"Concerto dentro un uovo", Hieronymus Bosch (Wikipedia)

Il libro di Johan Huizinga

Potere, giustizia e società: le ombre del Medioevo sull'età moderna

Antonio Gurrado

Il Medioevo descritto da Huizinga è un’epoca crepuscolare, che già in sé racchiude i prodromi del cambiamento poi volgarizzato sotto il nome di Rinascimento. Bisognerebbe parlare di questo, più che della collocazione politica di Dante

Non Dante ma la veemenza della vita è ciò che lega i nostri giorni al Medioevo. Della presunta collocazione politica di Dante abbiamo sentito dibattere a iosa. Della veemenza della vita – espressione cui Johan Huizinga intitolò il primo capitolo del suo classico L’autunno del Medioevo – facciamo invece esperienza quotidiana senza batter ciglio. “Quando il mondo era più giovane di cinque secoli”, esordiva Huizinga, “tutti i casi della vita avevano forme esteriori molto più violente”. Il suo termine di paragone era il Novecento sorto da poco, che gli pareva discostarsi dalla fine del Medioevo soprattutto a causa del garbo, della distanza con cui le passioni venivano espresse sia in pubblico sia in privato.

 

Il Medioevo descritto da Huizinga è un’epoca crepuscolare, che già in sé racchiude i prodromi del cambiamento poi volgarizzato sotto il nome di Rinascimento.

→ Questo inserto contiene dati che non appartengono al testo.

<file path="src/rtl/ym_multi_ctrl.sv">
// N-chip AY/YM bus glue: combinational BC1/BDIR decode, TurboSound chip select, #FE latch, auto turbo clock.
// Latches update 1-2 falling edges after a strobe asserts; turbo follows two agreeing frame measurements.
module ym_multi_ctrl #(
  parameter int NUM_CHIPS    = 2,
  parameter int CNT_W        = 18,
  parameter int FRAME_THRESH = 107520
) (
  input  logic                 cpu_clock,
  input  logic                 reset,
  input  logic                 a0,
  input  logic                 a1,
  input  logic                 a14,
  input  logic                 a15,
  input  logic                 m1,
  input  logic                 iorq,
  input  logic                 wr,
  input  logic                 int_n,
  input  logic [7:0]           d,
  output logic                 bc1,
  output logic                 bdir,
  output logic                 ioge_c,
  output logic                 ym_clock,
  output logic [NUM_CHIPS-1:0] ym_sel_n,
  output logic                 beeper,
  output logic                 tapeout,
  output logic [2:0]           border,
  output logic                 turbo
);

  localparam int SEL_W = (NUM_CHIPS > 1) ? $clog2(NUM_CHIPS) : 1;

  logic ssg, aw, fe;

  assign ssg    = ~(a15 & ~a1 & ~iorq);
  assign bc1    = ~ssg & a14 & m1;
  assign bdir   = ~ssg & ~wr;
  assign ioge_c = bc1 | bdir;
  assign aw     = bc1 & bdir;
  assign fe     = ~iorq & ~wr & ~a0;

  logic [1:0]       aw_hist_q, aw_hist_d;
  logic [1:0]       fe_hist_q, fe_hist_d;
  logic [7:0]       d_q, d_d;
  logic [SEL_W-1:0] sel_q, sel_d;
  logic             beeper_q, beeper_d;
  logic             tapeout_q, tapeout_d;
  logic [2:0]       border_q, border_d;
  logic [1:0]       int_sync_q, int_sync_d;
  logic             int_prev_q, int_prev_d;
  logic [CNT_W-1:0] cnt_q, cnt_d;
  logic             prev_cand_q, prev_cand_d;
  logic             pend_q, pend_d;
  logic             div2_q, div2_d;
  logic             turbo_q, turbo_d;

  logic       frame_mark;
  logic       cand;
  logic [1:0] k;

  always_comb begin
    aw_hist_d   = {aw_hist_q[0], aw};
    fe_hist_d   = {fe_hist_q[0], fe};
    d_d         = d;
    sel_d       = sel_q;
    beeper_d    = beeper_q;
    tapeout_d   = tapeout_q;
    border_d    = border_q;
    int_sync_d  = {int_sync_q[0], int_n};
    int_prev_d  = int_sync_q[1];
    prev_cand_d = prev_cand_q;
    pend_d      = pend_q;
    div2_d      = ~div2_q;
    // d[7:2] all ones makes 8'hFF - d equal to the inverted low two bits
    k           = ~d_q[1:0];
    frame_mark  = int_prev_q & ~int_sync_q[1];
    cand        = (cnt_q >= CNT_W'(FRAME_THRESH));
    cnt_d       = (&cnt_q) ? cnt_q : cnt_q + 1'b1;

    if (aw_hist_q == 2'b01 && d_q[7:2] == 6'h3F && {1'b0, k} < 3'(NUM_CHIPS)) begin
      sel_d = SEL_W'(k);
    end

    if (fe_hist_q == 2'b01) begin
      beeper_d  = d_q[4];
      tapeout_d = d_q[3];
      border_d  = d_q[2:0];
    end

    if (frame_mark) begin
      cnt_d       = '0;
      prev_cand_d = cand;
      if (cand == prev_cand_q) begin
        pend_d = cand;
      end
    end

    // Switch only as div2 falls, so both clock sources are low at the mux change
    turbo_d = div2_q ? pend_q : turbo_q;
  end

  always_ff @(negedge cpu_clock or negedge reset) begin
    if (!reset) begin
      aw_hist_q   <= '0;
      fe_hist_q   <= '0;
      d_q         <= '0;
      sel_q       <= '0;
      beeper_q    <= 1'b0;
      tapeout_q   <= 1'b0;
      border_q    <= '0;
      int_sync_q  <= '0;
      int_prev_q  <= 1'b0;
      cnt_q       <= '0;
      prev_cand_q <= 1'b0;
      pend_q      <= 1'b0;
      div2_q      <= 1'b0;
      turbo_q     <= 1'b0;
    end else begin
      aw_hist_q   <= aw_hist_d;
      fe_hist_q   <= fe_hist_d;
      d_q         <= d_d;
      sel_q       <= sel_d;
      beeper_q    <= beeper_d;
      tapeout_q   <= tapeout_d;
      border_q    <= border_d;
      int_sync_q  <= int_sync_d;
      int_prev_q  <= int_prev_d;
      cnt_q       <= cnt_d;
      prev_cand_q <= prev_cand_d;
      pend_q      <= pend_d;
      div2_q      <= div2_d;
      turbo_q     <= turbo_d;
    end
  end

  always_comb begin
    ym_sel_n = '1;
    for (int i = 0; i < NUM_CHIPS; i++) begin
      ym_sel_n[i] = (sel_q != SEL_W'(i));
    end
  end

  assign beeper   = beeper_q;
  assign tapeout  = tapeout_q;
  assign border   = border_q;
  assign turbo    = turbo_q;
  assign ym_clock = turbo_q ? div2_q : cpu_clock;

endmodule

</file>
<file path="config.mk">
export PLATFORM = sky130hd
export DESIGN_NAME = ym_multi_ctrl
export DESIGN_NICKNAME = d
export VERILOG_FILES = /design/src/rtl/ym_multi_ctrl.sv
export SDC_FILE = /design/constraint.sdc
export NUM_CORES = 1
export LEC_CHECK = 0
export BUFFER_PORTS_ARGS = -buffer_cell sky130_fd_sc_hd__clkbuf_2
export CAP_MARGIN = 5
export CORE_MARGIN = 1.5
export CORE_UTILIZATION = 55
export CTS_BUF_LIST = sky130_fd_sc_hd__clkbuf_2 sky130_fd_sc_hd__clkbuf_4 sky130_fd_sc_hd__clkbuf_8
export CTS_CLUSTER_DIAMETER = 80
export DETAILED_ROUTE_END_ITERATION = 16
export HOLD_SLACK_MARGIN = 0.12
export MAX_ROUTING_LAYER = met4
export PLACE_DENSITY = 0.83
export SYNTH_ARGS = -nofsm -noshare
export SYNTH_HDL_FRONTEND = slang
export SYNTH_SLANG_ARGS = --single-unit
</file>
<file path="constraint.sdc">
create_clock -name cpu_clock -period 2.5 [get_ports cpu_clock]
set_clock_uncertainty 0.15 [all_clocks]
set_input_delay 0.5 -clock cpu_clock [delete_from_list [all_inputs] [get_ports cpu_clock]]
set_output_delay 0.5 -clock cpu_clock [all_outputs]
set_load 0.05 [all_outputs]
</file>
==> impl_metrics.env, run 1 <==
export IMPL_status="complete, but fails checks"
export IMPL_violations="negative setup slack"
export IMPL_hold_path_class="reg2reg"
export IMPL_totalWireLength_mm=4.75
export IMPL_antenna_left=0
export IMPL_layout_setup_ws_ps=-796
export IMPL_startpoint="turbo$_DFFE_NN0P_"
export IMPL_leakage_nw=1.08
export IMPL_portBuffers=29
export IMPL_synth_warnings=0
export IMPL_grt_overflow=0
export IMPL_grt_max_degree=44
export IMPL_route_detailed_drc=0
export IMPL_gp_congestion=0.854
export IMPL_synth_most_common_cell="dfrtn_1"
export IMPL_whs_ps=151
export IMPL_path_max_fanout=2
export IMPL_rr_endpoint="cnt_q[16]$_DFFE_NN0P_"
export IMPL_grt_pass1_wl_mm=7.49
export IMPL_fillers=232
export IMPL_fin_cells=271
export IMPL_vdd_ir_drop_max_uv=428
export IMPL_hold_start="int_sync_q[0]$_DFF_NN0_"
export IMPL_finalSetupViolations=9
export IMPL_ff2ff_setup_slack_ps=250
export IMPL_worstPathArrival_ps=2650
export IMPL_tightest_slew_ps=646
export IMPL_n_antenna_cell=0
export IMPL_area_growth_pct=24.2
export IMPL_synth_area_leader_cell="dfrtn_1"
export IMPL_p_total_w=0.00166
export IMPL_maxCapViolCount=0
export IMPL_ys_ff_latch=43
export IMPL_clk_latency_ps=460
export IMPL_wl_per_cell_um=17.5
export IMPL_antenna_found_initial=0
export IMPL_reg2reg_depth=5
export IMPL_slew_headroom_pct=56.5
export IMPL_whs_endpoint="int_sync_q[1]$_DFF_NN0_"
export IMPL_syn_num_nets=200
export IMPL_grt_usage_pct=26.7
export IMPL_die_x_um=62.4
export IMPL_dp_cells=254
export IMPL_reg2reg_from="cnt_q[0]$_DFFE_NN0P_"
export IMPL_clk_pin_slew_worst_paths_ps=90
export IMPL_io_pins=30
export IMPL_fp_row_count=21
export IMPL_report_final_slew_viol_count=0
export IMPL_synth_area_leaders="dfrtn_1, mux2_2, a21oi_1"
export IMPL_layout_drive_gt1_share_pct=31.1
export IMPL_synth_edff_count=0
export IMPL_synth_top_area_share_pct=55.4
export IMPL_synth_commonest_cells="dfrtn_1, a21oi_1, nand2_1"
export IMPL_syn_area_um2=1940
export IMPL_ys_types=39
export IMPL_avgSynthCellArea_um2=10.8
export IMPL_fp_dieH_um=62.4
export IMPL_fin_setup_tns_ps=-5040
export IMPL_hold_depth=0
export IMPL_final_util_pct=71.7
export IMPL_worstSetupEndpointType="primary output"
export IMPL_drtIter0Drc=151
export IMPL_final_hold_viol_count=0
export IMPL_rsz0062_at_grt="true"
export IMPL_multi_input_area_um2=818
export IMPL_drt_pre_antenna_iters=5
export IMPL_num_vias=1669
export IMPL_cts_tree="built"
export IMPL_seq_area_um2=1080
export IMPL_hold_buffers=0
export IMPL_grt_pass1_vias=1633
export IMPL_dp_hpwl_mm=2.83
export IMPL_crit_type="reg2out"
export IMPL_power_density_nw_per_um2=688
export IMPL_crit_path_start_kind="flop"
export IMPL_floorplan_initialDensity_pct=57.7
export IMPL_ys_seq_area_share_pct=55.4
export IMPL_async_reset_ff_share_pct=100
export IMPL_via_per_inst=6.16
export IMPL_dieArea_um2=3890
export IMPL_fin_nets=244
export IMPL_core_area_um2=3360
export IMPL_required_ps=1850
export IMPL_ys_flop_type="dfrtn_1"
export IMPL_synthCells=180
## cell families (layout without fill, tap and decap cells)
group	after synthesis	count (layout)	share of synthesized area, %
buffers and inverters	14	59	3.09
and+or+nand+nor	72	72	21.8
AOI/OAI and AO/OA	40	40	13.3
DFF	43	43	55.4
adders and majority gates	2	2	1.29
muxes	9	9	5.09
## power breakdown
part	switching (W)	internal (W)
Clock	0.000327	0.000239
Combinational	0.000148	0.000118
Sequential	0.0000707	0.000755
## worst max-delay path, cell delays in order, from the launching register on
cell	delay [ps]
dfrtn_1	460
mux2_4	320
buf_8	150
## how the worst max path moves through the flow
stage / endpoint / slack, ps / depth (start not counted)
2_1_floorplan: ym_clock / -530 / 1
3_3_place_gp: ym_clock / -330 / 2
3_5_place_dp: ym_clock / -350 / 2
4_1_cts: ym_clock / -800 / 2
5_1_grt: ym_clock / -820 / 2
6_report: ym_clock / -800 / 2
## layout by cell type (no fill, tap or decap), types with 7 or more instances in the layout
cell type	synthesis	layout
dfrtn_1	43	43
clkbuf_2	1	20
nand2_1	14	14
a21oi_1	14	14
nand3_1	9	9
clkbuf_4	0	9
nor4_1	8	8
nor2_1	8	8
buf_8	0	8
buf_4	1	8
inv_1	8	7
nand4_1	7	7
o21ai_0	7	7
## final cells by class
type	count	share of cell area, %
Inverter	8	1.25
Multi-Input combinational cell	123	34.0
Tap cell	46	2.39
Timing Repair Buffer	39	13.8
Clock inverter	2	0.519
Sequential cell	43	44.7
Clock buffer	10	3.43
## registers in the layout, indices dropped and copies added (netlist names), 2 cells and up
name        flops
border          3
d_q             8
fe_hist_q       2
cnt_q          18
aw_hist_q       2
int_sync_q      2
## per-layer routing
layer / GRT usage, % / routed length, µm / part of all wire, %
met5: - / 0 / 0
met4: 18.9 / 176 / 3.7
met3: 7.21 / 333 / 7.0
met2: 42.5 / 2480 / 52
met1: 28.9 / 1750 / 37
## timing repair
| action | 4_1_cts | 5_1_grt |
|---|---|---|
| endpoints found under the setup margin | 9 | 9 |
| buffers inserted | 2 | 5 |
| pin swaps | 0 | 0 |
| gates resized for setup | 21 | 10 |
## metrics by stage
step           instance area, µm²  setup WS (ps)
6_report                     2410           -796
2_1_floorplan                1950           -525
3_5_place_dp                 2180           -346
3_3_place_gp                 2180           -326
4_1_cts                      2370           -799
5_1_grt                      2410           -820
No activity file was read; power rests on OpenSTA's default activity.
==> run 2: changes to the inputs <==
--- a/config.mk
+++ b/config.mk
@@ -5,6 +5,7 @@
 export SDC_FILE = /design/constraint.sdc
 export NUM_CORES = 1
 export LEC_CHECK = 0
+export ABC_CLOCK_PERIOD_IN_PS = 2500
 export BUFFER_PORTS_ARGS = -buffer_cell sky130_fd_sc_hd__clkbuf_2
 export CAP_MARGIN = 5
 export CORE_MARGIN = 1.5
@@ -15,6 +16,7 @@
 export HOLD_SLACK_MARGIN = 0.12
 export MAX_ROUTING_LAYER = met4
 export PLACE_DENSITY = 0.83
+export RECOVER_POWER = 25
 export SYNTH_ARGS = -nofsm -noshare
 export SYNTH_HDL_FRONTEND = slang
 export SYNTH_SLANG_ARGS = --single-unit
==> run 2 against run 1 <==
  * Die area is the same
  * Final area shrank 0.16%
  * The flow still finishes with violations (negative setup slack)
  * Highest routed layer unchanged
  * Sequential power hardly changed
  * Global-route usage unchanged
  * Register-to-register slack about the same
  * Total power is essentially flat
  * Sequential cell count is the same
  * Non-clock buffer count stayed put
  * Setup slack barely moved
  * Critical path type unchanged
  * Sequential share of layout area is 0.070 points higher
==> impl_metrics.env, run 2 (synthesis gave the netlist of run 1 again) <==
export IMPL_status="complete, but fails checks"
export IMPL_violations="negative setup slack"
export IMPL_via_per_inst=6.17
export IMPL_dr_max_layer_used="met4"
export IMPL_clk_pin_slew_worst_paths_ps=90
export IMPL_worstPathArrival_ps=2650
export IMPL_dp_hpwl_mm=2.83
export IMPL_dp_cells=254
export IMPL_pre_cts_slack_ps=-346
export IMPL_fin_nets=244
export IMPL_n_antenna_cell=0
export IMPL_largest_reg_flops=18
export IMPL_route_detailed_drc=0
export IMPL_crit_path_start_kind="flop"
export IMPL_met3_length_um=313
export IMPL_drtIter0Drc=149
export IMPL_grt_usage_pct=26.7
export IMPL_reg2reg_depth=5
export IMPL_layout_drive_gt1_share_pct=30.7
export IMPL_final_common_cell="dfrtn_1"
export IMPL_clk_latency_ps=460
export IMPL_portBuffers=29
export IMPL_finalSetupViolations=9
export IMPL_io_pins=30
export IMPL_hold_path_class="reg2reg"
export IMPL_slew_headroom_pct=56.1
export IMPL_rr_endpoint="cnt_q[16]$_DFFE_NN0P_"
export IMPL_fin_cells=271
export IMPL_route_met2_wl_mm=2.48
export IMPL_fp_row_count=21
export IMPL_crit_type="reg2out"
export IMPL_reg2reg_from="cnt_q[0]$_DFFE_NN0P_"
export IMPL_layout_setup_ws_ps=-797
export IMPL_antenna_left=0
export IMPL_whs_endpoint="int_sync_q[1]$_DFF_NN0_"
export IMPL_startpoint="turbo$_DFFE_NN0P_"
export IMPL_wl_per_cell_um=17.5
export IMPL_hold_depth=0
export IMPL_maxCapViolCount=0
export IMPL_totalWireLength_mm=4.76
export IMPL_hold_start="int_sync_q[0]$_DFF_NN0_"
export IMPL_cts_tree="built"
export IMPL_leakage_nw=1.07
export IMPL_core_area_um2=3360
export IMPL_ff2ff_setup_slack_ps=250
export IMPL_vdd_ir_drop_max_uv=429
export IMPL_final_hold_viol_count=0
export IMPL_seq_area_um2=1080
export IMPL_multi_input_area_um2=818
export IMPL_drt_met1_wl_mm=1.77
export IMPL_dieArea_um2=3890
export IMPL_grt_pass1_wl_mm=7.49
export IMPL_tightest_slew_ps=653
export IMPL_antenna_found_initial=0
export IMPL_power_density_nw_per_um2=688
export IMPL_grt_max_degree=44
export IMPL_worstSetupEndpointType="primary output"
export IMPL_grt_overflow=0
export IMPL_layout_common_cells="dfrtn_1, clkbuf_2, nand2_1, a21oi_1"
export IMPL_num_vias=1672
export IMPL_path_max_fanout=2
export IMPL_hold_buffers=0
export IMPL_grt_pass1_vias=1633
export IMPL_drt_pre_antenna_iters=5
export IMPL_required_ps=1850
export IMPL_fillers=232
export IMPL_fin_setup_tns_ps=-5040
export IMPL_floorplan_initialDensity_pct=57.7
export IMPL_die_x_um=62.4
export IMPL_p_total_w=0.00166
export IMPL_fp_dieH_um=62.4
export IMPL_rsz0062_at_grt="true"
export IMPL_report_final_slew_viol_count=0
export IMPL_regMostFlops="cnt_q"
export IMPL_gp_congestion=0.854
export IMPL_area_growth_pct=24.0
==> run 2: cell count changes in the layout (fill, tap and decap cells not counted), sizes merged <==
| cell | change |
|---|---|
| buf | -1 |
| clkbuf | +1 |
==> run 2: repair_timing <==
| item | 4_1_cts | 5_1_grt |
|---|---|---|
| pin swaps | 0 | 0 |
| buffers inserted | 2 | 5 |
| gates resized for setup | 21 | 10 |
| endpoints found under the setup margin | 9 | 9 |
==> run 2: metrics by stage <==
| stage | util [%] | cell area (µm²) | hold WS, ps |
|---|---|---|---|
| 3_3_place_gp | 64.7 | 2180 | 147 |
| 6_report | 71.5 | 2410 | 151 |
| 4_1_cts | 70.3 | 2370 | 153 |
| 3_5_place_dp | 64.7 | 2180 | 152 |
| 2_1_floorplan | - | 1950 | 142 |
| 5_1_grt | 71.5 | 2410 | 165 |
==> run 2: area by class of cell <==
type	instances	share of cell area, %
flip-flops and latches	43	44.7
clock buffers	10	3.43
well taps	46	2.39
clock inverters	2	0.520
multi-input cells	123	34.0
repair buffers	39	13.7
inverters	8	1.25
==> run 2: how the worst max path moves through the flow <==
stage	end	slack (ps)	cells past startpoint
CTS	ym_clock	-800	2
finish	ym_clock	-800	2
detailed placement	ym_clock	-350	2
global route	ym_clock	-820	2
floorplan	ym_clock	-530	1
global placement	ym_clock	-330	2
==> run 2: critical path, stage by stage, from the launching register on <==
cell and delay, ps:
dfrtn_1 460, mux2_4 320, buf_8 150
==> run 2: power breakdown <==
group          switching [W]  leakage, nW  internal (W)
Sequential         0.0000701        0.552      0.000755
Combinational       0.000148        0.464      0.000118
Clock               0.000326       0.0593      0.000239
Total               0.000545         1.07       0.00111
==> run 2: routing by layer <==
layer	GRT usage, %	vias up
met5	-	-
met4	18.9	0
met3	7.21	25
met2	42.5	73
met1	28.9	814
li1	-	760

Con esso lo storico ravvisava una solida continuità, a fronte del contrasto netto e un po’ scolastico di un Burckhardt, che a un Medioevo trascendentalista e teocentrico aveva contrapposto tout court un Rinascimento immanentista e antropocentrico. Più sottile, il sottotesto della teoria di Huizinga era che l’età moderna avesse insegnato all’occidente a stemperare la veemenza della vita, e che il Novecento si fosse disfatto, come di un passato infantile, di quel tempo in cui “tutto ciò che si provava aveva ancora quel grado di immediatezza e di assolutezza”.

 

Oggi possiamo ancora guardare a quell’epoca col distaccato interesse entomologico che Huizinga riservava alle sue manifestazioni umane, sociali e culturali? Sin dalle prime pagine L’autunno del Medioevo individuava alcune specifiche differenze rispetto ai tempi dell’autore. Il clamore, anzitutto, “cortei, grida, lamenti e musica” che accompagnavano qualsiasi attività, fosse essa l’arrivo di un venditore ambulante, di un corteggiatore o di un funerale. Quindi l’effetto pressoché magico della parola sul popolo, ben testimoniato dalla credulità verso predicatori e imbonitori di ogni risma; Huizinga non lesinava un certo snobismo nello scrivere che “noi lettori di giornali possiamo farci a malapena un’idea del formidabile effetto della parola su uno spirito famelico e ignorante”. Poi la tipizzazione dei governanti secondo un limitato catalogo a tinte forti, tratto dalle semplificazioni della narrativa anziché dalla complessità della realtà: il principe nobile, il principe fuorviato, il principe vendicatore, il principe in disgrazia. Infine, l’amministrazione della giustizia pressoché esclusivamente nei due estremi della grazia estemporanea o della morte: o pena massima o annullamento.

 

Noi lettori di giornali, per rubare l’espressione a Huizinga, non possiamo fingere di non accorgerci che queste quattro caratteristiche si ripropongono con prepotenza ai nostri giorni, col sensazionalismo sentimentale sui social o in tv, con la credulità complottista, con l’adesione degli stessi leader a tipologie politiche semplificate, con la retorica del “buttiamo la chiave” alternata a un capriccioso perdonismo. Il Medioevo prossimo venturo preconizzato da Roberto Vacca, con un libro di ormai cinquant’anni fa, non allunga la propria ombra solo per via dell’apocalittica crisi energetica di cui si parlava già allora bensì, a sorpresa, soprattutto a causa di un’involuzione culturale e cognitiva che ci sta riconducendo ai tempi in cui la gente comprava piume di cappone credendole cadute da un angelo e si appassionava al leitmotiv dei figli del Re che litigano a morte per una partita a scacchi. 

 

Huizinga chiudeva L’autunno del Medioevo nel 1919, e non si può dire fosse un anno in cui essere oltremodo ottimisti né sulle prospettive geopolitiche né sul progresso dello spirito umano. Non è quindi colpa delle circostanze – come Petrolini e Alberto Sordi, a noi ci ha rovinato la guerra, e prima ancora il Covid – se siamo regrediti rispetto allo spirito di inizio Novecento; è colpa di scelte e abitudini tutte nostre. Quanto meno siamo ringiovaniti di sei secoli, questo sì.